No siempre se debe desperdiciar el aliento a los grupos más veteranos por el entusiasmo ciego hacia la pura novedad. Aunque el concepto de "disco de madurez" sea a menudo tan irritante como el fervor por el mero hype, la labor de los analistas debe ser el de manejar y ensalzar con tacto y buen criterio el espacio que unos y otros van dejando en sus aciertos y conquistas en todo momento, o por lo menos en el tiempo que a esos mismos críticos les deje el contacto sereno con sus obras.

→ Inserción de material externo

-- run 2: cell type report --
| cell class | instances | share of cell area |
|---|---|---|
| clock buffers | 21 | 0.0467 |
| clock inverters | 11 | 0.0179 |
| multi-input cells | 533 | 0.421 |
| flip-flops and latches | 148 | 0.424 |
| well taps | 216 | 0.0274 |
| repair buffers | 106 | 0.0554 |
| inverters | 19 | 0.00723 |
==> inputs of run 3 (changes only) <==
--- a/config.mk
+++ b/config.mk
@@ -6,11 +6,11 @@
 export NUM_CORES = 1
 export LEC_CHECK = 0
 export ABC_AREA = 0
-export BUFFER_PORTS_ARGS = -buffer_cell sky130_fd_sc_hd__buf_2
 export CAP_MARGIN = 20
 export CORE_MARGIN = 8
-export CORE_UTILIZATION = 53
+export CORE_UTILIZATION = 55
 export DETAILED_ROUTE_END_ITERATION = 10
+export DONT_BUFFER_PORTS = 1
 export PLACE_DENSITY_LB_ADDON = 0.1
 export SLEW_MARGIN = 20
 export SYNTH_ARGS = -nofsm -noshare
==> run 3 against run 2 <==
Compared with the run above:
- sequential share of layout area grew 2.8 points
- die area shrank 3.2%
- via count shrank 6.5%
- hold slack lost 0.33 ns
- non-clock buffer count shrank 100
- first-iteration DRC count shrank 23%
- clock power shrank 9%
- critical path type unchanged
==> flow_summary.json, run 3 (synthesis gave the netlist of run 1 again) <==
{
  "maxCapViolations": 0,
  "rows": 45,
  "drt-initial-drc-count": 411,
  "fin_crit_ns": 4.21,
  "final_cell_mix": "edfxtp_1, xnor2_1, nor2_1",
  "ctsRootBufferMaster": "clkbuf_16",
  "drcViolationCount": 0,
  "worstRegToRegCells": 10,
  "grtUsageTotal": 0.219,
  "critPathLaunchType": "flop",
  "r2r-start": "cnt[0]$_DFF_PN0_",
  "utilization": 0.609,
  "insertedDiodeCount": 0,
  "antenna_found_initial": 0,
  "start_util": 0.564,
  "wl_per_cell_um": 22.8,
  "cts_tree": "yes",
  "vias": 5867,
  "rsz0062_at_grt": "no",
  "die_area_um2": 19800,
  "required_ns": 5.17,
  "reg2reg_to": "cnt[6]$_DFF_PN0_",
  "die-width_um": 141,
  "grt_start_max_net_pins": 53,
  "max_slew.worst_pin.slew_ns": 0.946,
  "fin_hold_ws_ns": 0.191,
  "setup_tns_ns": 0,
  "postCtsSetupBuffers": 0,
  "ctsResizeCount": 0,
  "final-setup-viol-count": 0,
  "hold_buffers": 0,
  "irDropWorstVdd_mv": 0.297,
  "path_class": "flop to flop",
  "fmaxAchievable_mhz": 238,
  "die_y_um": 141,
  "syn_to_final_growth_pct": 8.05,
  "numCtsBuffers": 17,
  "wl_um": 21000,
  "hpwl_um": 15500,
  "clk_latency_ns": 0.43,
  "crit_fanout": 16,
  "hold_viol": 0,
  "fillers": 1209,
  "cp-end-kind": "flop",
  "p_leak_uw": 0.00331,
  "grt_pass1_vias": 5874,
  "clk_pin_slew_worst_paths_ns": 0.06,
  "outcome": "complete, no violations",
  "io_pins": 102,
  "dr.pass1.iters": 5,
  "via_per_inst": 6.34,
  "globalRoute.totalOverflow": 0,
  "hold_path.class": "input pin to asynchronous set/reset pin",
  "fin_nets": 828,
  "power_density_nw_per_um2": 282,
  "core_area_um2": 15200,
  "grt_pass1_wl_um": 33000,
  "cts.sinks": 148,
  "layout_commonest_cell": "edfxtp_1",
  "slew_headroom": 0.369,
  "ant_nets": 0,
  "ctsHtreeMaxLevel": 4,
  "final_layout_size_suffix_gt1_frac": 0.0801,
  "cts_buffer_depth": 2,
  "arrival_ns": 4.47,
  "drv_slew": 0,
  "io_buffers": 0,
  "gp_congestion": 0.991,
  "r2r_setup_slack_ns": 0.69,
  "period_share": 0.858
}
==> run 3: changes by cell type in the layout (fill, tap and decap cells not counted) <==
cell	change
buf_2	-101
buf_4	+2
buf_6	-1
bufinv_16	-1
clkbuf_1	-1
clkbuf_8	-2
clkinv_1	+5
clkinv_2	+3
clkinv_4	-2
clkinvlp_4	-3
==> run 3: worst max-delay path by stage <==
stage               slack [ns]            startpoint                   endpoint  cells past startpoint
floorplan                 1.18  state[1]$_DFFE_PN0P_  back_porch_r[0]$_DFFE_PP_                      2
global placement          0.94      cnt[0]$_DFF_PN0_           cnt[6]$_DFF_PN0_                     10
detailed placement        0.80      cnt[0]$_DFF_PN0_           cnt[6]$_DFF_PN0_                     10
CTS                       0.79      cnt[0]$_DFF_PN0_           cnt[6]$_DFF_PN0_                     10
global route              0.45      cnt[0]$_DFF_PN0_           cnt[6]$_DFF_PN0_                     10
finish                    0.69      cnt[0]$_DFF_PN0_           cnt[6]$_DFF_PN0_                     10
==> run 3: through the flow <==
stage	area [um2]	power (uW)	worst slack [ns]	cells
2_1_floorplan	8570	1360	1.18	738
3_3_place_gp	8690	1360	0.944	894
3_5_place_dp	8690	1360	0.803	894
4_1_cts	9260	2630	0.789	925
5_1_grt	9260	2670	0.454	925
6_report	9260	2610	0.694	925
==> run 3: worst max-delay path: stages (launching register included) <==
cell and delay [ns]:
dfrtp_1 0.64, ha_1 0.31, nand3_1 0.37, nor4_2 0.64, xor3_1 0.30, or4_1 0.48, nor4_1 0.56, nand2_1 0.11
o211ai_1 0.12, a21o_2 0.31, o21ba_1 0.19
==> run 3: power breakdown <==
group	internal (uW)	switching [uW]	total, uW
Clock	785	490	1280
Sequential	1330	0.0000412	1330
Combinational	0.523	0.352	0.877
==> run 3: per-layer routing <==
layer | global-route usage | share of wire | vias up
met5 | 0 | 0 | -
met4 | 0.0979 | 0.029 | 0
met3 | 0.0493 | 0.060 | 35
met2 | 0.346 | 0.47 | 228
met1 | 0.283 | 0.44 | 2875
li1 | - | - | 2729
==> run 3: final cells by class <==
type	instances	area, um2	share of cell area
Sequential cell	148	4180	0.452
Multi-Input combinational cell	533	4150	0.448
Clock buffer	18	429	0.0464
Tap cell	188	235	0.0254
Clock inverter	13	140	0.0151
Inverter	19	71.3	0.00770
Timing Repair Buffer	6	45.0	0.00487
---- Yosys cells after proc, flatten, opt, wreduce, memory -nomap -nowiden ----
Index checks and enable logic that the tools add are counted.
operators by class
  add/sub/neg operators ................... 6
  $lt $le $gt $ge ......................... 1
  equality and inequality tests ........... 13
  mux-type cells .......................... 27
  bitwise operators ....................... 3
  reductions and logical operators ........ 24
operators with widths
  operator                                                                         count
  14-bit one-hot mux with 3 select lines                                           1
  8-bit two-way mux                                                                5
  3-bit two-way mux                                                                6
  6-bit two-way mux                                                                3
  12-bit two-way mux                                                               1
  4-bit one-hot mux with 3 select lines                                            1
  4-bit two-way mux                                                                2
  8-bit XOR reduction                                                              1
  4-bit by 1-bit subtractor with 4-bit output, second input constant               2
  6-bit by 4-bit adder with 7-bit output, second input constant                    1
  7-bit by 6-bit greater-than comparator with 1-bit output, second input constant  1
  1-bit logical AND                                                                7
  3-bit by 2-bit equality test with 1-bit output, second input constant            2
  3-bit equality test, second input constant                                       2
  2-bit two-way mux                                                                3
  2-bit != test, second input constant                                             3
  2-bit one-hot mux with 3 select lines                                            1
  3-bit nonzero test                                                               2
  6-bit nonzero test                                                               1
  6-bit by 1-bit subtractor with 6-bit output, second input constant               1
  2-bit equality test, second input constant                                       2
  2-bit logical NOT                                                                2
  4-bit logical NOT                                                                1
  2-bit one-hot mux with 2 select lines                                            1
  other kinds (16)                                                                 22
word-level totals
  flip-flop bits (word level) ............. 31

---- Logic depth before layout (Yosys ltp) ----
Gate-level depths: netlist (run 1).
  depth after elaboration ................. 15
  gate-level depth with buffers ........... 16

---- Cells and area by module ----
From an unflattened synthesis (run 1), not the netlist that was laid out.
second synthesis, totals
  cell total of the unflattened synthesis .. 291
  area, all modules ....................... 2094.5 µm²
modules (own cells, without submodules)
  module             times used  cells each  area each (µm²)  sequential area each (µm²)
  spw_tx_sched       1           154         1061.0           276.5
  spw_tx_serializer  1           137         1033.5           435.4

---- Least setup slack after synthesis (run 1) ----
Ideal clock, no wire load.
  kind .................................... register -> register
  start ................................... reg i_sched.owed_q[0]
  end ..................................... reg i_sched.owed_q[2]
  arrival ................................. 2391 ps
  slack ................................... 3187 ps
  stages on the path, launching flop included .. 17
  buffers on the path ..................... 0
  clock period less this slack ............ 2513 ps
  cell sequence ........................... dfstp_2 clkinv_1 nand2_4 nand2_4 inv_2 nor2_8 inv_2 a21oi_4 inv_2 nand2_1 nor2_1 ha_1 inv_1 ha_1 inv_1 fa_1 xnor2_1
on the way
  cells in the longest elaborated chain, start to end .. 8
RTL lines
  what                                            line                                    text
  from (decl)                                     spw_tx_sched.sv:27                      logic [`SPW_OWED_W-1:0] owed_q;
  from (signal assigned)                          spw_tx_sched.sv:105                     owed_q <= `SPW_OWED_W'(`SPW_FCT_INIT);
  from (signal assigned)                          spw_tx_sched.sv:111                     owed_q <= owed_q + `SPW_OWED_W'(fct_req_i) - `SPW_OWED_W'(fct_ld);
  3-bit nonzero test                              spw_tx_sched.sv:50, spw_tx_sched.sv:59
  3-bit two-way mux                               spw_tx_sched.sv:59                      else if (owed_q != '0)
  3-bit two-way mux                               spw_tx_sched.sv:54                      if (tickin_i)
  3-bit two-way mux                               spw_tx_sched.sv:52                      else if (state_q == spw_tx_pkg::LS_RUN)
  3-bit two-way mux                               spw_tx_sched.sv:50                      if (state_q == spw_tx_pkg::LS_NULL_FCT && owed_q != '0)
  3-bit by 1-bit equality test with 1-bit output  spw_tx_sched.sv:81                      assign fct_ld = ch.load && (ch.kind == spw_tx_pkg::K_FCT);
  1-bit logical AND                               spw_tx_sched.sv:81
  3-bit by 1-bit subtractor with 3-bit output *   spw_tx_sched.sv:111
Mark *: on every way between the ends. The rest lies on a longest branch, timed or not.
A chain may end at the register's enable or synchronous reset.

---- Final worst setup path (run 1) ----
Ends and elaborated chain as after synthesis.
File: src/common/mmuPkg.sv
package mmuPkg;

  localparam int PageBits = 12; // 4 KiB pages.
  localparam int VpnBits = 32 - PageBits;
  localparam int TlbIndexBits = 4; // 16 buffer entries.
  localparam int TagBits = VpnBits - TlbIndexBits;

  // Status seen by the client.
  typedef enum logic [1:0] {
    statReady = 2'd0,
    statBusy = 2'd1,
    statFault = 2'd2
  } memStatusT;

  // Word request, used by the client and again toward the RAM.
  typedef struct packed {
    logic [31:0] addr; // Byte address.
    logic [31:0] wdata;
    logic read;
    logic write;
  } ramReqT;

  // Page-table entry as stored in physical memory.
  typedef struct packed {
    logic valid; // Bit 31.
    logic [10:0] reserved;
    logic [VpnBits-1:0] ppn;
  } pteT;

  // One translation buffer slot.
  typedef struct packed {
    logic valid;
    logic [TagBits-1:0] tag;
    logic [VpnBits-1:0] ppn;
  } tlbEntryT;

endpackage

El dúo japonés de querencia alternativa formado por Chinatsu Shoyama y Shinichi Ogawa, con hiato pronunciado a sus espaldas -momento en el que Shoyama, por ejemplo, montó Celebs junto a, ni más ni menos, Eiko Ishibashi-, alcanza ya los más de treinta años de trayectoria. Arrancaron mimetizando -sin demasiado lustre, todo hay que decirlo- las enseñanzas de formaciones como Galaxie 500, Seam o Guided by Voices en sus tres discos de los años noventa, lo que les llevó, eso sí, a contar con el apoyo y la simpatía de pujantes próceres de la siguiente camada de corrientes del slowcore y derivados como Low, que ejercieron de anfitriones de Sugar Plant en giras de estos por Estados Unidos.
Un cambio a hacer notar se produjo con su cuarto disco, el aclamado "Dryfruit" (2000), que estrenaba milenio, década y una evolución dentro de su paleta sonora por una parte hacia ritmos aún más sosegados y por otra hacia una sofisticación en sus arreglos, acercándoles incluso a formaciones de pop adulto como Dip in the Pool. "one dream, one star", editado por KiliKiliVilla reincide en el refinamiento de los últimos lustros pero, a la vez, en un corte como "Travelling", retoma en parte los sonidos más adustos de su primera etapa con una claridad de ideas que no se terminaba de plasmar en aquellos días. Es en la secuencia de cortes donde se observa -desde la inicial "Sunrise"- ese viaje del dream-pop pulido, cristalino y preciosista -"Calling" o el cuasi-hit "Anything" recordarán a The Sundays o a los The Innocence Mission de "Umbrella"- con ocasionales adornos electrónicos, a una progresiva 'velvetización' en el tramo final del repertorio que desemboca en "Only to Know You" o la citada "Travelling", que parece salida del tercero de los de Lou Reed.
La suya no es una propuesta ni original ni arriesgada, pero lo que hacen lo perpetran a la perfección, redondeando unas melodías y unos ambientes con mucho oficio -es diferencial el exquisito tratamiento de los colchones de teclados en todo el metraje- y sensualidad (siendo el sumun "Blue Submarine"). Impecables desde cualquier punto de vista.
Como se han superado en mimo y delicadeza respecto a sus habituales coordenadas, no queda otra que proclamar sin titubeos que Sugar Plant han publicado el mejor disco de toda su carrera.